WORK INSTRUCTION
Repeat the records exactly, so that each line matches the original.

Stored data
=-=-=
--- src/rtl/pipe_stage_reg_if.sv ---
// Valid/ready/data handshake bundle used on both sides of a pipeline stage register.
// master drives valid/data and observes ready; slave does the opposite.
interface pipe_stage_reg_if #(
   parameter int unsigned DATA_W = 64
);
   logic              valid;
   logic              ready;
   logic [DATA_W-1:0] data;

   modport master (output valid, output data, input ready);
   modport slave  (input valid, input data, output ready);
endinterface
=-=-=
RESULT
--- src/rtl/pipe_stage_reg_if.sv ---
// Valid/ready/data handshake bundle used on both sides of a pipeline stage register.
// master drives valid/data and observes ready; slave does the opposite.
interface pipe_stage_reg_if #(
   parameter int unsigned DATA_W = 64
);
   logic              valid;
   logic              ready;
   logic [DATA_W-1:0] data;

   modport master (output valid, output data, input ready);
   modport slave  (input valid, input data, output ready);
endinterface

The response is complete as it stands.